AMD Ryzen CPUs will launch by March 3

longdi

Banned
Moving from Haswell to Skylake sees a bigger jump than from Ivy to Haswell, it seems.

Skylake is a sad misunderstood champ?
 

Tommyhawk

Member
Tt9GQGG.jpg


Oh my, if this benches well its going to be my next build at years end. Theres is a high chance of it being my first full AMD build.

Welp, this will replace my 3570k!
 
I preordered the Asus Prime X370 board. Would prefer to wait and see but it should be a safe bet (and can cancel or change in store on launch if there's a reason to avoid it).
 

JaggedSac

Member
Tt9GQGG.jpg


Oh my, if this benches well its going to be my next build at years end. Theres is a high chance of it being my first full AMD build.

Im gonna get this one. I've given access to my Plex server to so many people that my 2500 is having a hard time keeping up if multiple people are watching 1080p movies(I transcode remote streams to 720p because I have Comcast bandwidth caps). This will do nicely.
 
I preordered the Asus Prime X370 board. Would prefer to wait and see but it should be a safe bet (and can cancel or change in store on launch if there's a reason to avoid it).

I'm not preordering it just yet but I'll probably go for that one as well, I had the Asus Prime Z270 lined up for my white build previously and this one seems identical.
 

TronLight

Everybody is Mikkelsexual
I hope these will be actually good for gaming and that AMD will keep it up in (late) 2018 too, because I'll be able to upgrade my 2500k only then. :p

I would love to go AMD for both CPU and GPU.
 

JBwB

Member
If the in-game benchmarks are great (I hope so!) then I'll probably get either the 1700 or 1600x to replace my 3570k.
 

funo

Member
If the in-game benchmarks are great (I hope so!) then I'll probably get either the 1700 or 1600x to replace my 3570k.

my thoughts exactly, have the 1700 pre-ordered, will wait for possible 1600x leaks to decide if I follow through with it (currently on a 3570 like you)
 

Jafku

Member
If the in-game benchmarks are great (I hope so!) then I'll probably get either the 1700 or 1600x to replace my 3570k.

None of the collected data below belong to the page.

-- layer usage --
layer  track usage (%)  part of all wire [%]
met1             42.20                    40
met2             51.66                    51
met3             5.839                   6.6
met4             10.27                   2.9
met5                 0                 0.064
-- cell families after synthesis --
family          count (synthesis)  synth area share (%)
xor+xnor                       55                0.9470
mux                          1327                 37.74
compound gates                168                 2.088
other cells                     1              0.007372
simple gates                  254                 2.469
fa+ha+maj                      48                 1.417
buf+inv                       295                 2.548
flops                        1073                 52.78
### src/rtl/blk_xfer_ctrl.sv
module blk_xfer_ctrl
    import blk_xfer_pkg::*;
#(
    parameter int AW = 16,
    parameter int CW = 12
) (
    input  logic          clk,
    input  logic          rst_n,
    input  logic          cfg_we,
    input  logic [1:0]    cfg_sel,
    input  logic [AW-1:0] cfg_wdata,
    input  logic          dev_req,
    output logic          dev_ack,
    output logic          bus_req,
    input  logic          bus_grant,
    output logic [AW-1:0] mem_addr,
    output logic          mem_en,
    output logic          mem_we,
    output logic          busy,
    output logic          eot_irq
);
    logic step, go, clr_irq, cnt_zero, cnt_last, dir_to_mem, burst_mode;

    blk_xfer_regs #(.AW(AW), .CW(CW)) u_regs (
        .clk        (clk),
        .rst_n      (rst_n),
        .cfg_we     (cfg_we),
        .cfg_sel    (cfg_sel),
        .cfg_wdata  (cfg_wdata),
        .busy       (busy),
        .step       (step),
        .addr_q     (mem_addr),
        .dir_to_mem (dir_to_mem),
        .burst_mode (burst_mode),
        .go         (go),
        .clr_irq    (clr_irq),
        .cnt_zero   (cnt_zero),
        .cnt_last   (cnt_last)
    );

    blk_xfer_fsm u_fsm (
        .clk        (clk),
        .rst_n      (rst_n),
        .go         (go),
        .clr_irq    (clr_irq),
        .cnt_zero   (cnt_zero),
        .cnt_last   (cnt_last),
        .burst_mode (burst_mode),
        .dir_to_mem (dir_to_mem),
        .dev_req    (dev_req),
        .bus_grant  (bus_grant),
        .busy       (busy),
        .step       (step),
        .bus_req    (bus_req),
        .dev_ack    (dev_ack),
        .mem_en     (mem_en),
        .mem_we     (mem_we),
        .eot_irq    (eot_irq)
    );
endmodule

I'll probably go with a 1400X or a 1600X myself. Replacing the same cpu. hopefully I can recoup some of the cost by selling these old parts
 
You understand that the 1700 is 3 ghz stock.

7700k is 4.2 stock.

Exactly. 7700K is 4.2ghz base frequency, turbo boost to 4.5ghz. 1700 is 3ghz base frequency, 3.6ghz with boost. Assuming ryzen can be overclocked to 4.5+ ghz, this should be very interesting.
 
Taken from the GTA V built in benchmark? Seems kinda drastic low numbers even for Intel. Can't get stable 60 FPS even with 5GHz 7700K, really? I'm not sure how reliable the min max numbers are, they could be just a couple of frames and not significant overall. The average seems perfectly fine for a 1700, but not sure how GPU limited the bench is at those settings. The stock vs. 5 Ghz result doesn't make a lot of sense to me.
 
Competition alone has me tempted to buy AMD. I wanted to do it with the 480, but just wasn't impressed enough with the 480 and went with a 1070 instead.

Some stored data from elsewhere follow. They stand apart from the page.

## src/rtl/irq_sa_pkg.sv

```systemverilog
package irq_sa_pkg;
  typedef enum logic {
    SEL_STATUS = 1'b0,
    SEL_RESET  = 1'b1
  } reg_sel_e;
endpackage

```

## src/rtl/irq_cause_latch.sv

```systemverilog
module irq_cause_latch #(
  parameter int N_CAUSE = 8
) (
  input  logic               clk,
  input  logic               rst_n,
  input  logic [N_CAUSE-1:0] set_i,
  input  logic [N_CAUSE-1:0] clr_i,
  output logic [N_CAUSE-1:0] pend_o
);
  for (genvar g = 0; g < N_CAUSE; g++) begin : g_bit
    logic bit_q;
    always_ff @(posedge clk or negedge rst_n) begin
      if (!rst_n) bit_q <= 1'b0;
      else        bit_q <= set_i[g] | (bit_q & ~clr_i[g]);
    end
    assign pend_o[g] = bit_q;
  end
endmodule

```

## src/rtl/irq_bus_decode.sv

```systemverilog
module irq_bus_decode
  import irq_sa_pkg::*;
#(
  parameter int N_CAUSE = 8,
  parameter int LA_W    = 8,
  localparam int DW     = N_CAUSE + LA_W
) (
  input  logic               rd_i,
  input  logic               wr_i,
  input  logic               sel_i,
  input  logic [DW-1:0]      wdata_i,
  input  logic               iack_i,
  input  logic [N_CAUSE-1:0] pend_i,
  input  logic [LA_W-1:0]    laddr_i,
  output logic [N_CAUSE-1:0] clr_o,
  output logic [DW-1:0]      rdata_o
);
  logic sel_reset, rd_hit;

  always_comb begin
    sel_reset = (reg_sel_e'(sel_i) == SEL_RESET);
    rd_hit    = iack_i || (rd_i && !sel_reset);
    if (iack_i)                clr_o = '1;
    else if (wr_i && sel_reset) clr_o = wdata_i[DW-1:LA_W];
    else                       clr_o = '0;
    rdata_o = rd_hit ? {pend_i, laddr_i} : '0;
  end
endmodule

```

## src/rtl/irq_line_drv.sv

```systemverilog
module irq_line_drv #(
  parameter int N_CAUSE = 8
) (
  input  logic               clk,
  input  logic               rst_n,
  input  logic [N_CAUSE-1:0] pend_i,
  output logic               irq_o
);
  always_ff @(posedge clk or negedge rst_n) begin
    if (!rst_n) irq_o <= 1'b0;
    else        irq_o <= |pend_i;
  end
endmodule

```

## src/rtl/irq_status_ack.sv

```systemverilog
module irq_status_ack
  import irq_sa_pkg::*;
#(
  parameter int N_CAUSE = 8,
  parameter int LA_W    = 8,
  localparam int DW     = N_CAUSE + LA_W
) (
  input  logic               clk,
  input  logic               rst_n,
  input  logic [N_CAUSE-1:0] cause_i,
  input  logic [LA_W-1:0]    laddr_i,
  input  logic               bus_rd_i,
  input  logic               bus_wr_i,
  input  logic               bus_sel_i,
  input  logic [DW-1:0]      bus_wdata_i,
  input  logic               iack_i,
  output logic [DW-1:0]      bus_rdata_o,
  output logic               irq_o
);
  logic [N_CAUSE-1:0] pend, clr;

  irq_bus_decode #(.N_CAUSE(N_CAUSE), .LA_W(LA_W)) u_dec (
    .rd_i(bus_rd_i), .wr_i(bus_wr_i), .sel_i(bus_sel_i),
    .wdata_i(bus_wdata_i), .iack_i(iack_i), .pend_i(pend),
    .laddr_i(laddr_i), .clr_o(clr), .rdata_o(bus_rdata_o)
  );

  irq_cause_latch #(.N_CAUSE(N_CAUSE)) u_latch (
    .clk(clk), .rst_n(rst_n), .set_i(cause_i), .clr_i(clr), .pend_o(pend)
  );

  irq_line_drv #(.N_CAUSE(N_CAUSE)) u_irq (
    .clk(clk), .rst_n(rst_n), .pend_i(pend), .irq_o(irq_o)
  );

  AST_RD_ADDR: assert property (@(posedge clk) disable iff (!rst_n)
    (bus_rd_i && !bus_sel_i) |-> (bus_rdata_o[LA_W-1:0] == laddr_i));
  AST_PULSE_SETS: assert property (@(posedge clk) disable iff (!rst_n)
    (cause_i != '0) |=> ((pend & $past(cause_i)) == $past(cause_i)));
  AST_READ_NO_SIDE: assert property (@(posedge clk) disable iff (!rst_n)
    (bus_rd_i && !bus_wr_i && !iack_i && cause_i == '0) |=> $stable(pend));
  AST_IACK_CLEARS: assert property (@(posedge clk) disable iff (!rst_n)
    (iack_i && cause_i == '0) |=> (pend == '0));
  AST_W1C_MASK: assert property (@(posedge clk) disable iff (!rst_n)
    (bus_wr_i && bus_sel_i && !iack_i && cause_i == '0)
      |=> ((pend & $past(bus_wdata_i[DW-1:LA_W])) == '0));
  AST_IRQ_RISE: assert property (@(posedge clk) disable iff (!rst_n)
    (pend != '0) |=> irq_o);
  AST_IRQ_FALL: assert property (@(posedge clk) disable iff (!rst_n)
    (pend == '0) |=> !irq_o);
endmodule

```

## config.mk

```make
export PLATFORM = sky130hd
export DESIGN_NAME = irq_status_ack
export DESIGN_NICKNAME = d
export VERILOG_FILES = /design/src/rtl/irq_sa_pkg.sv /design/src/rtl/irq_cause_latch.sv /design/src/rtl/irq_bus_decode.sv /design/src/rtl/irq_line_drv.sv /design/src/rtl/irq_status_ack.sv
export SDC_FILE = /design/constraint.sdc
export NUM_CORES = 1
export LEC_CHECK = 0
export BUFFER_PORTS_ARGS = -buffer_cell sky130_fd_sc_hd__buf_2
export CAP_MARGIN = 40
export CORE_MARGIN = 1.5
export CORE_UTILIZATION = 38
export DETAILED_ROUTE_END_ITERATION = 7
export PLACE_DENSITY = 0.88
export SETUP_SLACK_MARGIN = 0.5
export SYNTH_ARGS = -nofsm -noshare
export SYNTH_HDL_FRONTEND = slang
export SYNTH_HIERARCHICAL = 1
export SYNTH_SLANG_ARGS = --single-unit
```

## constraint.sdc

```tcl
create_clock -name clk -period 1.15 [get_ports clk]
set_input_delay 0.115 -clock clk [delete_from_list [all_inputs] [get_ports clk]]
set_output_delay 0.115 -clock clk [all_outputs]
set_load 0.01 [all_outputs]
```

Word level (Yosys, flattened, before mapping)
Cells that the tools add are included.

storage, ports and cells
  register bits after elaboration = 9
  input port bits = 38

operators by class
  muxes and demuxes = 3
  bitwise logic cells = 24
  reductions and logical operators = 5

operators with widths
  kind               count
  $mux 16            1
  $mux 8             2
  $and 1x1->1        8
  $not 1->1          8
  $or 1x1->1         8
  $reduce_or 8->1    1
  $logic_and 1x1->1  2
  $logic_not 1->1    1
  $logic_or 1x1->1   1

Logic depth before layout (Yosys ltp)
  depth after elaboration = 6
  gate-level depth with buffers = 5
  depth with buffers taken out = 4

By module
The synthesis kept the hierarchy.

modules (own cells, without submodules)
  module           times used  cells each  area each (um^2)  sequential area each (um^2)
  irq_cause_latch  1           32          350.3             200.2
  irq_bus_decode   1           31          300.3             0.0
  irq_line_drv     1           4           41.3              25.0

Worst setup path after synthesis
OpenSTA, ideal clock, no wires.

  path kind = reg-to-reg
  start point = register u_latch.g_bit[5].bit_q
  end point = register u_irq.irq_o
  arrival time = 0.791 ns
  required time = 1.021 ns
  slack = 0.231 ns
  stages on the path, launching flop included = 4
  buffers on the path = 1
  clock period less this slack = 0.919 ns
  cells stage by stage = dfrtp_1 -> buf_4 -> nor4_1 -> nand2_1

between the ends
  cells in the longest elaborated chain, start to end = 1

RTL lines
  element                 line                   RTL
  start, declared         irq_cause_latch.sv:11  logic bit_q;
  start signal, assigned  irq_cause_latch.sv:14  else bit_q <= set_i[g] | (bit_q & ~clr_i[g]);
  $reduce_or 8->1         irq_line_drv.sv:11     else irq_o <= |pend_i;
  end signal, assigned    irq_line_drv.sv:11
  end, declared           irq_line_drv.sv:7      output logic irq_o

Every way passes these cells.

Worst setup path after layout
  start point = register u_latch.g_bit[1].bit_q
  end point = register u_irq.irq_o

between the ends
  cells in the longest elaborated chain, start to end = 1

RTL lines
  element                 line
  start, declared         irq_cause_latch.sv:11
  start signal, assigned  irq_cause_latch.sv:14
  $reduce_or 8->1         irq_line_drv.sv:11

Every way passes these cells.

==> metrics list <==
* Iteration-0 DRC Markers: 15
- Combinational cells account for 42.6% of the total power.
* Iteration count of the initial detailed-routing pass: 4
* Clock H-tree levels: 1
* DP Worst Slack: roughly 120 ps
* ANT cells: 0
- Clock Sinks: 9
- Final-stage net count: between 150 and 200
- Floorplan row count: 15
- Post-detail-place hpwl: ~1200 µm
* Worst hold path type: primary input to register
* Area share of the largest cell type after synthesis: around 33%
* Largest net degree at the start of global routing: 17
- In the routed design, unresolved DRC markers number 0.
- Count of yosys warnings during synthesis: 6
- For the finished layout, the period the worst path requires is 1175 ps.
- Starting density of the core: between 40 and 50%
- Routed length per placed instance: roughly 17 µm
* RSZ-0062 raised after global routing: true
* Startpoint type of the worst setup path: register
- Switching share of total power: between 30% and 40%
- In this run the standard cell core region covers between 1500 and 2000 µm².
- Summing all non-filler instances in the final layout gives an area of approximately 1200 µm².
- For this run, the total global-route usage over all layers was measured as a little under a fifth.
- The design draws 1.030 mW.
- Net switching power figure: ~0.31 mW
- Setup violations remaining at the end of the flow were counted as 2.
* Headroom to the max-slew limit: 71.80%
- Leading area contributor after synthesis: sky130_fd_sc_hd__dfrtp_1
* Horizontal die dimension: around 46 µm
* GRT Residual Overflow: 0
- End point of the worst hold path: u_latch/g_bit[1].bit_q$_DFF_PN0_
- The final-report hold violation count is 0.
- Number of vias in the routed layout: around 700
- TritonCTS built the clock tree.
- In the final layout, the share of cells above drive strength 1 is approximately 69%.
* Worst-margin pin slew: around 420 ps
- Summing the sequential cell areas from Yosys gives 32.55% of the chip area.
* Hold Path Origin: cause_i[1]
- Counting along the longest clock path gives a buffer depth of 2.
- Most common cell after layout, fill and taps aside: sky130_fd_sc_hd__buf_2
- Number of placed I/O pins: 55
- Hold path depth: 2
- Number of nets produced by synthesis: around 110
* Die Area: between 2000 and 2500 µm²
* Reg2Reg Depth: 3
- Synthesis produced a netlist whose cell count is 67.
* Fraction of power consumed by sequential logic: 34.4%
* Residual antenna-violating net count after detailed routing: 0
- Across all setup checks in the final design, the least slack found is -24.99 ps.
- At the later pin of the worst-skew pair, clock insertion delay measures ~260 ps.
- Die span in y: 45.67 µm
- Initial antenna violation count: 0
* Number of fillers in the final layout: 109
* Placed Area: a little over 900 µm²
- Total routed wirelength: 2501 µm
- Yosys mapped the design onto 13 distinct sky130hd cell types.
- Input and output buffers added on the ports amount to 46.
- Cell area after synthesis: ~690 µm²
- The total count of max-transition violations in the final report is 0.
* Critical R2R Capture: u_irq/irq_o$_DFF_PN0_
* Peak supply drop: between 600 and 700 µV
- Fmax: 851.1 MHz
- For this design the ratio of total power to cell area is 830.5 nW/µm².
- Across the run, the number of max-cap violations was 0.
- Critical path data required time: roughly 1300 ps
- The critical path in this run is classified as register to register.
* Post-route clock skew: between 3 and 4 ps
- The congestion estimate from routability-driven global placement came to 0.6772.
- Average cell area after synthesis: approximately 10 µm²
- In this run the clock root is driven by a sky130_fd_sc_hd__clkbuf_4.
- Worst setup slack for register-to-register paths: -20 ps
* Violations in the final reports: setup timing
- In this run, synthesis produced a sequential element count of 9.
- The via count of the first global-routing pass came to about 640.
- In this run, the clock network consumes between 20% and 30% of the power.
* Layout Area Growth over Synthesis: 79.20%
- Ratio of final minimum period to clock period: 102.2%
* Sequential cell area: around 230 µm²
- The first global-routing pass estimated ~2800 µm of wire.
* R2r startpoint: u_latch/g_bit[1].bit_q$_DFF_PN0_
- Pint: 0.7172 mW
* Number of CTS-inserted buffers: 3
* Final setup TNS: -47.75 ps
- Area of the multi-input gates: about 430 µm²
- For the worst setup path, the data arrival time is between 1000 and 1500 ps.
- Avg Vias per Cell: ~4.8
- In the post-synthesis netlist, the biggest area contributors are sky130_fd_sc_hd__dfrtp_1 (33%), sky130_fd_sc_hd__a21o_1 (17%), sky130_fd_sc_hd__a21boi_2 (16%).
- After clock tree synthesis, the clock-pin slew on the worst setup and hold paths is roughly 60 ps.
* Outcome: finished with violations
- In the layout the commonest cells are sky130_fd_sc_hd__buf_2 (37), sky130_fd_sc_hd__a21o_1 (16), sky130_fd_sc_hd__buf_6 (15), sky130_fd_sc_hd__a21boi_4 (11), sky130_fd_sc_hd__dfrtp_1 (9).
* Crit. End Element: register
- Leakage power of the design: 0.7075 nW
- Along the worst path, the maximum fanout reaches 2.
-- registers in the layout (all words and copies together) (netlist names) --
register / flops
u_irq/irq_o: 1
u_latch/g_bit.bit_q: 8
-- metrics by stage --
step	cells	hold WS, ps	utilization, %
2_1_floorplan	67	-180.6	-
3_3_place_gp	126	-30.99	53.77
3_5_place_dp	126	-29.75	53.77
4_1_cts	143	27.99	66.23
5_1_grt	145	14.83	71.81
6_report	145	39.02	71.81
-- what timing repair did --
item	CTS	global route
pin swaps	11	6
endpoints found under the hold margin	9	0
gates cloned	1	0
gates resized for setup	14	13
setup buffers	11	2
hold buffers	1	0
setup endpoints to repair	26	26
-- layout make-up --
type	count	area share [%]
timing repair buffer	61	38.45
clock buffer	3	1.816
clock inverter	1	0.4036
sequential	9	18.16
tap	25	2.523
inverter	9	3.734
multi-input combinational	37	34.91
-- worst max-delay path, stage by stage, from the launching register on --
cell	delay (ps)
sky130_fd_sc_hd__dfrtp_1	400
sky130_fd_sc_hd__buf_6	120
sky130_fd_sc_hd__nor4_1	410
sky130_fd_sc_hd__nand2_1	110
-- cells by family (layout without fill, tap and decap cells) --
kind of cell	Yosys count	count (layout)	share of synthesized area [%]
AO/OA/AOI/OAI	32	32	40.15
buffers and inverters	21	74	22.06
flip-flops	9	9	32.55
AND/OR/NAND/NOR	5	5	5.243
-- synth_stat cells --
cell type,n
sky130_fd_sc_hd__nand2b_4,1
sky130_fd_sc_hd__nand2_1,1
sky130_fd_sc_hd__buf_12,1
sky130_fd_sc_hd__and2_1,1
sky130_fd_sc_hd__a21o_1,16
sky130_fd_sc_hd__dfrtp_1,9
sky130_fd_sc_hd__buf_4,8
sky130_fd_sc_hd__inv_6,1
sky130_fd_sc_hd__inv_1,8
sky130_fd_sc_hd__a21boi_0,6
sky130_fd_sc_hd__a21boi_2,10
sky130_fd_sc_hd__nor4_1,2
sky130_fd_sc_hd__buf_6,3
-- routing by layer --
metal  vias to the layer above  wire [µm]  GRT usage [%]
li1                        330          -              -
met1                       337       1015          20.15
met2                        27       1365          36.62
met3                         4         81          2.381
met4                         0         39          8.824
met5                         -          0              0
-- power groups by stage --
stage | registers, mW | clock network [mW] | logic (mW)
floorplan | 0.355 | 0 | 0.243
global placement | 0.360 | 0 | 0.271
detailed placement | 0.362 | 0 | 0.281
CTS | 0.350 | 0.242 | 0.370
global route | 0.356 | 0.266 | 0.461
finish | 0.354 | 0.237 | 0.438
-- how the worst max path moves through the flow --
stage / endpoint / cells past startpoint / slack, ps / startpoint
2_1_floorplan: u_irq/irq_o$_DFF_PN0_ / 3 / 230 / u_latch/g_bit[5].bit_q$_DFF_PN0_
3_3_place_gp: bus_rdata_o[15] / 4 / 170 / bus_sel_i
3_5_place_dp: bus_rdata_o[2] / 4 / 120 / bus_sel_i
4_1_cts: bus_rdata_o[13] / 2 / 110 / u_latch/g_bit[5].bit_q$_DFF_PN0_
5_1_grt: bus_rdata_o[1] / 6 / -30 / bus_sel_i
6_report: u_irq/irq_o$_DFF_PN0_ / 3 / -20 / u_latch/g_bit[1].bit_q$_DFF_PN0_
(Power assumes the default switching activity.)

Unless Ryzen ends up being a disappointment it will be my next CPU.

Of course if Ryzen ends up being a disappointment, it will be one of the biggest epic fails in memory.

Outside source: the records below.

### config.mk
export PLATFORM = sky130hd
export DESIGN_NAME = dual_core_idle_ctrl
export DESIGN_NICKNAME = d
export VERILOG_FILES = /design/src/rtl/idle_ctrl_pkg.sv /design/src/rtl/core_idle_fsm.sv /design/src/rtl/pkg_idle_fsm.sv /design/src/rtl/snoop_gate.sv /design/src/rtl/dual_core_idle_ctrl.sv
export SDC_FILE = /design/constraint.sdc
export NUM_CORES = 1
export LEC_CHECK = 0
export BUFFER_PORTS_ARGS = -buffer_cell sky130_fd_sc_hd__buf_2
export CAP_MARGIN = 5
export CORE_UTILIZATION = 40
export CTS_CLUSTER_SIZE = 25
export DETAILED_ROUTE_END_ITERATION = 12
export MAX_ROUTING_LAYER = met4
export PLACE_DENSITY_LB_ADDON = 0.25
export SLEW_MARGIN = 25
export SYNTH_ARGS = -nofsm -noshare
export SYNTH_HDL_FRONTEND = slang
export SYNTH_SLANG_ARGS = --single-unit
export TNS_END_PERCENT = 50
### constraint.sdc
create_clock -name clk -period 3.1 [get_ports clk]
set_clock_uncertainty 0.1 [all_clocks]
set_input_delay 0.31 -clock clk [delete_from_list [all_inputs] [get_ports clk]]
set_output_delay 0.31 -clock clk [all_outputs]
set_load 0.03 [all_outputs]
### src/rtl/idle_ctrl_pkg.sv
package idle_ctrl_pkg;

    localparam int CORE_ST_W = 2;
    localparam int PKG_ST_W  = 3;

    typedef enum logic [CORE_ST_W-1:0] {
        C_RUN       = 2'd0,
        C_HALT      = 2'd1,
        C_STOPGRANT = 2'd2
    } core_st_e;

    typedef enum logic [PKG_ST_W-1:0] {
        P_NORMAL      = 3'd0,
        P_HALT        = 3'd1,
        P_ENTER_RATIO = 3'd2,
        P_ENTER_VID   = 3'd3,
        P_EXT_HALT    = 3'd4,
        P_EXIT_VID    = 3'd5,
        P_EXIT_RATIO  = 3'd6
    } pkg_st_e;

endpackage
$ cat src/rtl/clkctl_pkg.sv
package clkctl_pkg;
  typedef enum logic [2:0] {
    ST_IDLE,
    ST_RX,
    ST_ACK,
    ST_TX,
    ST_MACK,
    ST_WAIT
  } bus_st_e;
endpackage

$ cat src/rtl/clkctl_line_sync.sv
module clkctl_line_sync #(
  parameter int SYNC_STAGES = 2
) (
  input  logic clk,
  input  logic rst,
  input  logic scl_i,
  input  logic sda_i,
  output logic sda_s,
  output logic scl_rise,
  output logic scl_fall,
  output logic start_det,
  output logic stop_det
);
  // extra top stage keeps the previous synchronised sample
  logic [SYNC_STAGES:0] scl_p;
  logic [SYNC_STAGES:0] sda_p;
  logic scl_c, scl_l, sda_l;

  always_ff @(posedge clk) begin
    if (rst) begin
      scl_p <= '1;
      sda_p <= '1;
    end else begin
      scl_p <= {scl_p[SYNC_STAGES-1:0], scl_i};
      sda_p <= {sda_p[SYNC_STAGES-1:0], sda_i};
    end
  end

  assign scl_c = scl_p[SYNC_STAGES-1];
  assign scl_l = scl_p[SYNC_STAGES];
  assign sda_s = sda_p[SYNC_STAGES-1];
  assign sda_l = sda_p[SYNC_STAGES];

  assign scl_rise  = scl_c & ~scl_l;
  assign scl_fall  = ~scl_c & scl_l;
  assign start_det = scl_c & scl_l & sda_l & ~sda_s;
  assign stop_det  = scl_c & scl_l & ~sda_l & sda_s;
endmodule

Yup I did the same. I was on a 970 and went to 1070. Stopgap to see what happens with the higher end Nvidia and AMD cards. My 970 was just depreciating and I managed to sell it for $260-280 I don't remember. It was rediculous.
 

I sure hope not, yikes.


It looks like it may be at 3.4GHz judging by the other benchmark. If this is legit that's versus a 4C8T Kaby at 4.5 and 5GHz, if so that's not even bad.

At 4GHz it should be around 17% faster, and if it can reach 4.4GHz it would be around 29% faster so possibly around 36 fps. The 4.5GHz Kaby-lake would be 5.5% faster than a Ryzen at 4.4GHz here.

How well does GTA V scale with CPU parallelism?

No, if you have to look at FPS at all, look at minimum FPS.
Those are a much larger factor in how a game feels to play than averages.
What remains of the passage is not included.